ACyV | elconfidencial.com | 06/12/2025
El duelo es uno de los procesos psicológicos más duros de afrontar en nuestra trayectoria vital, por lo que identificarlos será importante para darle sentido.
La vida de toda persona se interpreta como una serie de ideas, acciones y experiencias que construyen la personalidad del individuo. Su trayectoria vital y los sucesos que ocurren en ella son diferenciadores a la hora de construir la identidad de una persona y la forma de gestionar el resto de circunstancias que le surgen en su día a día.
No obstante, uno de los procesos más desagradables que
todo ser humano debe atravesar a lo largo de su vida es, sin duda, el duelo. Desde
el fallecimiento de un ser querido hasta la ruptura de una relación
sentimental, se trata de una sucesión de emociones y sentimientos que
se dan de manera natural al experimentar una de estas situaciones.

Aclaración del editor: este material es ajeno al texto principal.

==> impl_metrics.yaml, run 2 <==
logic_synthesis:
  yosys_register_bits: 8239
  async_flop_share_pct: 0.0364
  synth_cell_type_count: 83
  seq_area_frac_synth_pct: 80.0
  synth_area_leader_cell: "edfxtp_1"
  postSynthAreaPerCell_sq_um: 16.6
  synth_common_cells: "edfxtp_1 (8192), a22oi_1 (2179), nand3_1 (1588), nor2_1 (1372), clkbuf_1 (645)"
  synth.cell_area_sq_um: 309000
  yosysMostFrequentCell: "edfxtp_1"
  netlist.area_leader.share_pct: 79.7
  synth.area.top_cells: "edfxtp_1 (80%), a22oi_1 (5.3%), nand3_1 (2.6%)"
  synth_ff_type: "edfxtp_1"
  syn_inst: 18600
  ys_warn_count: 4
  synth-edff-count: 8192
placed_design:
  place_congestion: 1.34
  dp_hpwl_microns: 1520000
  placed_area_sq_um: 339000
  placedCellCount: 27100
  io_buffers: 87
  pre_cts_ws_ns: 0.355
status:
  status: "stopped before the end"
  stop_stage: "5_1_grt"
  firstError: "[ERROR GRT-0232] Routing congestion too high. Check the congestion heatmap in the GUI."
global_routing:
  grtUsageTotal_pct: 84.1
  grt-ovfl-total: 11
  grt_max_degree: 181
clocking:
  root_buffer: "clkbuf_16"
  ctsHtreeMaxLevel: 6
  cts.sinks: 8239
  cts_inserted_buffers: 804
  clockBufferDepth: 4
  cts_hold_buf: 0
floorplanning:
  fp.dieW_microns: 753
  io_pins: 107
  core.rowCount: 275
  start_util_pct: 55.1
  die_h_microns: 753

La complejidad de dicho elemento genera
multitud de preguntas, incluso en los más estudiosos en el tema. Un ejemplo de ello es el experto
en salud mental Farid
Dieck, el cual ha querido
arrojar algo de luz sobre el tema en una de sus últimas publicaciones en
TikTok. “No se supera lo
perdido, se aprende a vivir con el vacío que deja”, afirma contundentemente en el vídeo.
Toda pérdida humana de gran valor en
nuestra vida conlleva un
periodo de adaptación ante
el nuevo escenario, acompañado frecuentemente con un profundo sentimiento de dolor. En este sentido, superarlo no significa
dejar de tenerlo en cuenta en nuestra cotidianeidad, sino saber vivir con el
importante hueco que deja en ella.
“Lo que se hace en el duelo es aceptar que algo se fue
y no puede ser sustituido. Así como queda en nosotros algo del
otro que se va, también queda en el otro algo de nosotros que se pierde y que
no podemos recuperar. (…) El duelo es, ante todo, la experiencia de una
imposibilidad. El deseo de algo
que se perdió, de tenerlo o
comprenderlo, y el
darse cuenta una y otra vez de que no es posible hacerlo del todo” expone el
experto en salud mental.
Por último, el joven expresa que los recuerdos y los
rituales que se efectúan
posteriormente a la pérdida son elementos que nos acercan vagamente a
quien acaba de desaparecer de
nuestras vidas. Y es que, cuando
alguien al que amamos parte definitivamente, no lo hace solo, sino con una
parte de todos los que sentían cariño hacia él.